Le talent de Maïwenn est de réussir à mettre beaucoup d’humour dans cette histoire familiale qui pourrait paraître bien plombante. Elle donne à Louis Garrel, qui interprète son ex-compagnon, un rôle sur-mesure. Toutes ses répliques sont très drôles. Son personnage apporte beaucoup de légèreté au film car il désamorce les tensions, dédramatise, fait prendre conscience de la futilité (voire du ridicule) de certains conflits. Malgré les rancœurs, l’amour ne continue t-il pas de circuler malgré tout ?

Séjour dans les Monts Fuchun

Film de Gu Xiaogang

Avec Qian Youfa, Wang Fengjuan, Sun Zhangjian

Date de sortie en France: 1er janvier 2020

La famille est le thème universel choisi par le très talentueux Gu Xiaogang pour son premier film intitulé « Séjour dans les Monts Fuchun ». Dans la famille des héros de ce film apparaissent des difficultés et des questionnements auxquels il faut faire face: la maladie de l’aïeul qui crée une situation de dépendance, les conflits entre frères, l’entrée dans l’âge adulte des enfants devenus grands… Le spectateur ressent ainsi une grande proximité pour tous les personnages confrontés, quelque soit leur âge ou leur place dans la famille, aux difficultés de l’existence.

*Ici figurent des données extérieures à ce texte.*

`config.mk`:
```
export PLATFORM = sky130hd
export DESIGN_NAME = tsi_core
export DESIGN_NICKNAME = d
export VERILOG_FILES = /design/src/logic/tsi_code_pair.v /design/src/logic/tsi_core.v
export VERILOG_INCLUDE_DIRS = /design/src /design/src/logic
export SDC_FILE = /design/constraint.sdc
export NUM_CORES = 1
export LEC_CHECK = 0
export BUFFER_PORTS_ARGS = -buffer_cell sky130_fd_sc_hd__buf_4
export CORE_MARGIN = 2
export CORE_UTILIZATION = 55
export CTS_CLUSTER_SIZE = 16
export DETAILED_ROUTE_END_ITERATION = 8
export MAX_ROUTING_LAYER = met4
export PLACE_DENSITY_LB_ADDON = 0.25
export SLEW_MARGIN = 5
export SYNTH_ARGS = -nofsm -noshare
export SYNTH_HDL_FRONTEND = slang
export SYNTH_SLANG_ARGS = --single-unit
```
`constraint.sdc`:
```
create_clock -name i_ref_clk -period 9.8 [get_ports i_ref_clk]
set_input_delay 2.45 -clock i_ref_clk [delete_from_list [all_inputs] [get_ports i_ref_clk]]
set_output_delay 2.45 -clock i_ref_clk [all_outputs]
set_load 0.03 [all_outputs]
```
`src/logic/tsi_defines.vh`:
```
`ifndef TSI_DEFINES_VH
`define TSI_DEFINES_VH

// clock rates and bit clock chain
`define TSI_REF_CLK_KHZ 250000
`define TSI_OSC_KHZ 440
`define TSI_PRESCALE (`TSI_REF_CLK_KHZ / `TSI_OSC_KHZ)
`define TSI_FIRST_DIVIDE 2'h3
`define TSI_DECADE_LAST 4'h9
`define TSI_DECADE_STAGES 3

// register offsets
`define TSI_ADDR_CTRL 4'h0
`define TSI_ADDR_STATUS 4'h1
`define TSI_ADDR_RXDATA 4'h2
`define TSI_ADDR_CODES 4'h3

// control register fields
`define TSI_CTRL_SOFT_RESET 7

// status register fields
`define TSI_ST_RX_MODE 0
`define TSI_ST_TX_MODE 1
`define TSI_ST_RX_FULL 2
`define TSI_ST_HANDOFF 3
`define TSI_ST_FAULT 4
`define TSI_ST_ERROR 5
`define TSI_ST_TX_RUN 6
`define TSI_ST_RX_RUN 7

// preparation codes, index order is transmit priority
`define TSI_NCODE 8
`define TSI_IDX_READER_ON 0
`define TSI_CODE_READER_ON 8'h11
`define TSI_CODE_PUNCH_ON 8'h12
`define TSI_CODE_PRINTER_ON 8'h0f
`define TSI_CODE_PUNCH_OFF 8'h14
`define TSI_CODE_ENTER 8'h45
`define TSI_CODE_LOAD 8'h4c
`define TSI_CODE_LPAREN 8'h28
`define TSI_CODE_RPAREN 8'h29
`define TSI_SRC_HOST 4'h8

// shift register presets
`define TSI_RX_PRESET 9'h0ff
`define TSI_TX_HIGH_STOPS 3'h4
`define TSI_TX_IDLE 11'h7ff

`endif

```
`src/logic/tsi_code_pair.v`:
```
`timescale 1ns/10ps
module tsi_code_pair (
	input wire i_ref_clk,
	input wire i_rst,
	input wire i_clear,
	input wire i_start,
	input wire i_taken,
	input wire i_sent,
	output wire o_present,
	output wire o_permit
);
	reg d;
	reg e;

	// 00 idle, 10 code presented, 11 loaded and sent, 01 permit next
	always @(posedge i_ref_clk or posedge i_rst) begin
		if (i_rst) begin
			d <= 1'b0;
			e <= 1'b0;
		end else if (i_clear) begin
			d <= 1'b0;
			e <= 1'b0;
		end else begin
			case ({d, e})
				2'b00: begin
					if (i_start) begin
						d <= 1'b1;
					end
				end
				2'b10: begin
					if (i_taken) begin
						e <= 1'b1;
					end
				end
				2'b11: begin
					if (i_sent) begin
						d <= 1'b0;
					end
				end
				default: begin
					e <= 1'b0;
				end
			endcase
		end
	end

	assign o_present = d & ~e;
	assign o_permit = ~d & e;
endmodule // tsi_code_pair

```
`src/logic/tsi_core.v`:
```
// The plain strobed port and the address map are this design's own decisions.
`timescale 1ns/10ps
`include "tsi_defines.vh"
// How it works
// write to reader sets fault, returns status, waits for new instruction
// write control to reader acknowledged without sending; status when requested
// read instruction parity checked; bad parity sets error
// read control to reader sends fault status, then waits again
// normal read waits for empty input register, then sends reader-on
// full input register and data request raise the handoff strobe
// strobe held until request drops, then next character unless status
// status request disconnects register, returns status, waits for instruction
// idle receive register parallel mode, presets ones, stop position zero
// incoming start pulse starts the gated receive bit clock
// first receive clock loads presets and inverted start; one enables shifting
// stop zero at detector: parallel mode, clock stops, strobe raised
// handoff leaves receive register unchanged; receive rearms on next start
// transmit mode is nand of eight character bits and first stop
// character present starts transmit clock; first pulse loads and sends start
// transmit preset zeros both stops, highest position held at one
// ones fill from top; all ones stops clock without reload
// serial output rests at zero after a character
// processor control codes forwarded as ordinary characters
// each preparation code made by its own identical flip-flop pair
// reader-on, punch-on, printer-on, punch-off, enter, load, parens generated
// terminal reader stops only on reader-off read from tape itself
// each pair steps idle, presented, sent, permit next
// bit clock from 440 khz, divide by four and three decades
// synchronous reset returns registers, strobe, pairs and handler to idle
module tsi_core #(
	parameter PRESCALE = `TSI_PRESCALE
) (
	input wire i_ref_clk,
	input wire i_rst,
	input wire [3:0] i_addr,
	input wire [7:0] i_wdata,
	input wire i_wr,
	input wire i_rd,
	output reg [7:0] o_rdata,
	input wire i_instr_strobe,
	input wire i_instr_reader,
	input wire i_instr_write,
	input wire i_instr_read,
	input wire i_instr_control,
	input wire [6:0] i_instr_code,
	input wire i_instr_parity,
	input wire i_lu_request,
	input wire i_lu_status_req,
	input wire i_tx_valid,
	input wire [7:0] i_tx_holding_lines,
	output reg o_tx_ack,
	output reg o_rx_handoff_strobe,
	output reg [7:0] o_lu_data,
	output reg o_status_strobe,
	output reg o_status_fault,
	output reg o_status_error,
	input wire i_serial_in,
	output reg o_serial_out
);
	localparam S_WAIT = 3'h0;
	localparam S_WCTL = 3'h1;
	localparam S_RD_EMPTY = 3'h2;
	localparam S_RD_ON = 3'h3;
	localparam S_RECV = 3'h4;
	localparam S_HAND = 3'h5;
	localparam S_STATUS = 3'h6;
	localparam NC = `TSI_NCODE;

	reg [2:0] state;
	reg fault;
	reg error;
	reg [9:0] pre_cnt;
	reg [1:0] div4;
	reg [9:0] rx_shift_register;
	reg rx_shift_mode;
	reg rx_run;
	reg rx_full;
	reg [10:0] tx_reg;
	reg tx_run;
	reg [7:0] tx_char;
	reg [3:0] tx_src;
	reg reader_on_req;
	reg [3:0] next_sel;
	reg next_any;
	integer k;

	wire soft_clr;
	wire pre_wrap;
	wire [`TSI_DECADE_STAGES:0] carry;
	wire bit_tick;
	wire rx_tick;
	wire tx_tick;
	wire tx_shift_mode;
	wire [10:0] tx_next;
	wire [9:0] rx_next;
	wire [NC-1:0] code_present;
	wire [NC-1:0] code_permit;
	wire [NC-1:0] code_start;
	wire [NC-1:0] code_taken;
	wire [NC-1:0] code_sent;
	wire [8*NC-1:0] code_table;
	wire tx_begin;
	wire tx_done;
	wire instr_bad_parity;

	assign soft_clr = i_wr && (i_addr == `TSI_ADDR_CTRL) && i_wdata[`TSI_CTRL_SOFT_RESET];
	assign code_table = {`TSI_CODE_RPAREN, `TSI_CODE_LPAREN, `TSI_CODE_LOAD, `TSI_CODE_ENTER,
		`TSI_CODE_PUNCH_OFF, `TSI_CODE_PRINTER_ON, `TSI_CODE_PUNCH_ON, `TSI_CODE_READER_ON};

	// bit clock chain
	assign pre_wrap = (pre_cnt == PRESCALE[9:0] - 10'h001);
	assign carry[0] = pre_wrap && (div4 == `TSI_FIRST_DIVIDE);

	always @(posedge i_ref_clk or posedge i_rst) begin
		if (i_rst) begin
			pre_cnt <= 10'h000;
			div4 <= 2'h0;
		end else begin
			pre_cnt <= pre_wrap ? 10'h000 : pre_cnt + 10'h001;
			if (pre_wrap) begin
				div4 <= div4 + 2'h1;
			end
		end
	end

	genvar g;
	generate
		for (g = 0; g < `TSI_DECADE_STAGES; g = g + 1) begin : g_decade
			reg [3:0] dec;
			assign carry[g+1] = carry[g] && (dec == `TSI_DECADE_LAST);
			always @(posedge i_ref_clk or posedge i_rst) begin
				if (i_rst) begin
					dec <= 4'h0;
				end else if (carry[g]) begin
					dec <= (dec == `TSI_DECADE_LAST) ? 4'h0 : dec + 4'h1;
				end
			end
		end
	endgenerate

	assign bit_tick = carry[`TSI_DECADE_STAGES];
	assign rx_tick = bit_tick & rx_run;
	assign tx_tick = bit_tick & tx_run;

	// receive path
	assign rx_next = {i_serial_in, rx_shift_register[9:1]};

	always @(posedge i_ref_clk or posedge i_rst) begin
		if (i_rst) begin
			rx_shift_register <= {`TSI_RX_PRESET, 1'b0};
			rx_shift_mode <= 1'b0;
			rx_run <= 1'b0;
			rx_full <= 1'b0;
		end else if (soft_clr) begin
			rx_shift_mode <= 1'b0;
			rx_run <= 1'b0;
			rx_full <= 1'b0;
		end else begin
			if (!rx_run && !rx_full && !i_serial_in) begin
				rx_run <= 1'b1;
			end else if (rx_tick && !rx_shift_mode) begin
				rx_shift_register <= {`TSI_RX_PRESET, ~i_serial_in};
				rx_shift_mode <= ~i_serial_in;
				rx_run <= ~i_serial_in;
			end else if (rx_tick) begin
				rx_shift_register <= rx_next;
				if (!rx_next[0]) begin
					rx_shift_mode <= 1'b0;
					rx_run <= 1'b0;
					rx_full <= 1'b1;
				end
			end
			if (state == S_HAND && !i_lu_request) begin
				rx_full <= 1'b0;
			end
		end
	end

	// transmit path
	assign tx_shift_mode = ~&tx_reg[8:0];
	assign tx_next = {1'b1, tx_reg[10:1]};
	assign tx_done = tx_tick && tx_shift_mode && (&tx_next[8:0]);
	assign tx_begin = !tx_run && (next_any || (i_tx_valid && !o_tx_ack && state != S_WCTL));

	always @* begin
		next_any = 1'b0;
		next_sel = `TSI_SRC_HOST;
		for (k = NC - 1; k >= 0; k = k - 1) begin
			if (code_present[k]) begin
				next_any = 1'b1;
				next_sel = k[3:0];
			end
		end
	end

	always @(posedge i_ref_clk or posedge i_rst) begin
		if (i_rst) begin
			tx_reg <= `TSI_TX_IDLE;
			tx_run <= 1'b0;
			tx_char <= 8'h00;
			tx_src <= `TSI_SRC_HOST;
			o_serial_out <= 1'b0;
		end else if (soft_clr) begin
			tx_reg <= `TSI_TX_IDLE;
			tx_run <= 1'b0;
			o_serial_out <= 1'b0;
		end else begin
			if (tx_begin) begin
				tx_run <= 1'b1;
				tx_src <= next_sel;
				tx_char <= next_any ? code_table[8*next_sel +: 8] : i_tx_holding_lines;
			end else if (tx_tick && !tx_shift_mode) begin
				tx_reg <= {`TSI_TX_HIGH_STOPS, tx_char};
				o_serial_out <= 1'b1;
			end else if (tx_tick) begin
				tx_reg <= tx_next;
				o_serial_out <= tx_reg[0];
				if (&tx_next[8:0]) begin
					tx_run <= 1'b0;
				end
			end
		end
	end

	// preparation code pairs
	generate
		for (g = 0; g < NC; g = g + 1) begin : g_code
			assign code_taken[g] = tx_begin && next_any && (next_sel == g);
			assign code_sent[g] = tx_done && (tx_src == g);
			assign code_start[g] = (i_wr && i_wdata[g] && ((i_addr == `TSI_ADDR_CODES) ||
				((i_addr == `TSI_ADDR_CTRL) && (g != `TSI_CTRL_SOFT_RESET)))) ||
				((g == `TSI_IDX_READER_ON) && reader_on_req);
			tsi_code_pair i_tsi_code_pair (
				.i_ref_clk(i_ref_clk),
				.i_rst(i_rst),
				.i_clear(soft_clr),
				.i_start(code_start[g]),
				.i_taken(code_taken[g]),
				.i_sent(code_sent[g]),
				.o_present(code_present[g]),
				.o_permit(code_permit[g])
			);
		end
	endgenerate

	// instruction handler for the reader
	assign instr_bad_parity = ~^{i_instr_code, i_instr_parity};

	always @(posedge i_ref_clk or posedge i_rst) begin
		if (i_rst) begin
			state <= S_WAIT;
			fault <= 1'b0;
			error <= 1'b0;
			reader_on_req <= 1'b0;
			o_tx_ack <= 1'b0;
			o_rx_handoff_strobe <= 1'b0;
			o_lu_data <= 8'h00;
			o_status_strobe <= 1'b0;
			o_status_fault <= 1'b0;
			o_status_error <= 1'b0;
		end else if (soft_clr) begin
			state <= S_WAIT;
			fault <= 1'b0;
			error <= 1'b0;
			reader_on_req <= 1'b0;
			o_tx_ack <= 1'b0;
			o_rx_handoff_strobe <= 1'b0;
			o_status_strobe <= 1'b0;
		end else begin
			reader_on_req <= 1'b0;
			o_status_strobe <= 1'b0;
			o_tx_ack <= tx_done && (tx_src == `TSI_SRC_HOST);
			case (state)
				S_WAIT: begin
					if (i_instr_strobe && i_instr_reader) begin
						fault <= 1'b0;
						error <= 1'b0;
						if (i_instr_write && !i_instr_control) begin
							fault <= 1'b1;
							state <= S_STATUS;
						end else if (i_instr_write) begin
							state <= S_WCTL;
						end else if (i_instr_read) begin
							error <= instr_bad_parity;
							if (i_instr_control) begin
								fault <= 1'b1;
								state <= S_STATUS;
							end else begin
								state <= S_RD_EMPTY;
							end
						end
					end
				end
				S_WCTL: begin
					if (i_lu_status_req) begin
						state <= S_STATUS;
					end else if (i_tx_valid && !o_tx_ack) begin
						o_tx_ack <= 1'b1;
					end
				end
				S_RD_EMPTY: begin
					if (!rx_full && !rx_run) begin
						reader_on_req <= 1'b1;
						state <= S_RD_ON;
					end
				end
				S_RD_ON: begin
					if (code_permit[`TSI_IDX_READER_ON]) begin
						state <= S_RECV;
					end
				end
				S_RECV: begin
					if (i_lu_status_req) begin
						state <= S_STATUS;
					end else if (rx_full && i_lu_request) begin
						o_rx_handoff_strobe <= 1'b1;
						o_lu_data <= rx_shift_register[8:1];
						state <= S_HAND;
					end
				end
				S_HAND: begin
					if (!i_lu_request) begin
						o_rx_handoff_strobe <= 1'b0;
						state <= S_RECV;
					end
				end
				S_STATUS: begin
					o_status_strobe <= 1'b1;
					o_status_fault <= fault;
					o_status_error <= error;
					state <= S_WAIT;
				end
				default: begin
					state <= S_WAIT;
				end
			endcase
		end
	end

	// register read port
	always @(posedge i_ref_clk or posedge i_rst) begin
		if (i_rst) begin
			o_rdata <= 8'h00;
		end else if (i_rd) begin
			if (i_addr == `TSI_ADDR_STATUS) begin
				o_rdata <= {rx_run, tx_run, error, fault, o_rx_handoff_strobe, rx_full, tx_shift_mode, rx_shift_mode};
			end else if (i_addr == `TSI_ADDR_RXDATA) begin
				o_rdata <= rx_shift_register[8:1];
			end else if (i_addr == `TSI_ADDR_CODES) begin
				o_rdata <= code_present;
			end else begin
				o_rdata <= 8'h00;
			end
		end else begin
			o_rdata <= 8'h00;
		end
	end
endmodule // tsi_core

```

Le film est aussi politique quand il montre à quel point la société chinoise s’est occidentalisée. Il est question de maison de retraite pour la grand-mère diminuée, alors que la tradition voudrait qu’elle reste auprès de l’un de ses fils, au nombre de quatre. De même, le mariage de la fille de l’aîné de la famille pose problème car elle refuse de se plier au refus de sa mère de la voir s’unir avec un enseignant, aux ressources financières jugées trop faibles. Le poids de la tradition, le désir d’émancipation, la volonté d’indépendance des jeunes générations, autant de thèmes abordés avec beaucoup de finesse.

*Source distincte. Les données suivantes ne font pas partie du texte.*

[config.mk]
export PLATFORM = sky130hd
export DESIGN_NAME = rap_timing
export DESIGN_NICKNAME = d
export VERILOG_FILES = /design/src/rtl/rap_pkg.sv /design/src/rtl/rap_bank_timer.sv /design/src/rtl/rap_timing.sv
export SDC_FILE = /design/constraint.sdc
export NUM_CORES = 1
export LEC_CHECK = 0
export BUFFER_PORTS_ARGS = -buffer_cell sky130_fd_sc_hd__buf_4
export CORE_MARGIN = 4
export CORE_UTILIZATION = 40
export CTS_BUF_LIST = sky130_fd_sc_hd__clkbuf_8
export DETAILED_ROUTE_END_ITERATION = 16
export SYNTH_ARGS = -nofsm -noshare
export SYNTH_HDL_FRONTEND = slang
export SYNTH_SLANG_ARGS = --single-unit
[constraint.sdc]
create_clock -name core_clk -period 2.7 [get_ports core_clk]
set_clock_uncertainty 0.1 [all_clocks]
set_input_delay 0.27 -clock core_clk [delete_from_list [all_inputs] [get_ports core_clk]]
set_output_delay 0.27 -clock core_clk [all_outputs]
set_load 0.02 [all_outputs]
[src/rtl/rap_pkg.sv]
// rap_pkg: constants and types for the read auto precharge timing block.
// assumes a 200 MHz core clock standing in for CK, eight banks.
package rap_pkg;
  localparam int NUM_BANKS = 8;
  localparam int BANK_W = 3;
  localparam int CNT_W = 8;
  localparam int CLK_PERIOD_PS = 5000;
  // row active, read to precharge and precharge period minimums in ps, least times round up
  localparam int TRAS_MIN_PS = 40000;
  localparam int TRTP_MIN_PS = 7500;
  localparam int TRP_MIN_PS = 12500;
  localparam logic [CNT_W-1:0] TRAS_CYC = CNT_W'((TRAS_MIN_PS + CLK_PERIOD_PS - 1) / CLK_PERIOD_PS);
  localparam logic [CNT_W-1:0] TRTP_CYC = CNT_W'((TRTP_MIN_PS + CLK_PERIOD_PS - 1) / CLK_PERIOD_PS);
  localparam logic [CNT_W-1:0] TRP_CYC = CNT_W'((TRP_MIN_PS + CLK_PERIOD_PS - 1) / CLK_PERIOD_PS);
  // least gap from last prefetch edge to internal precharge
  localparam logic [CNT_W-1:0] PREFETCH_GAP_CYC = 8'h02;
  // offset of the last 4-bit prefetch after the posted read for burst of eight
  localparam logic [CNT_W-1:0] BL8_PREFETCH_OFS = 8'h02;
  localparam logic [CNT_W-1:0] CNT_RESET = 8'h00;
  localparam logic [2:0] AL_RESET = 3'h0;
  localparam logic [2:0] CL_RESET = 3'h3;
  typedef enum logic [1:0] {RAP_IDLE, RAP_WAIT, RAP_PRE} rap_state_e;
endpackage : rap_pkg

Comme dans toutes les familles, les conflits existent. L’un des quatre frères est un escroc, il gagne son argent de façon illégale et ses inconséquences ont des répercussions graves. A l’instar de sa nièce dont il est proche, il est en rupture. Il s’éloigne un temps avec son fils handicapé. Mais l’amour est là qui rend la réconciliation possible.

Le film est marquant par sa maîtrise formelle. De longs et impressionnants plans-séquences subliment la nature toujours présente dans ce coin de Chine malgré l’urbanisation et la modernisation de l’habitat. Les saisons défilent, le temps passe de façon inexorable. Ces plans d’une grande beauté resteront longtemps dans la mémoire du spectateur.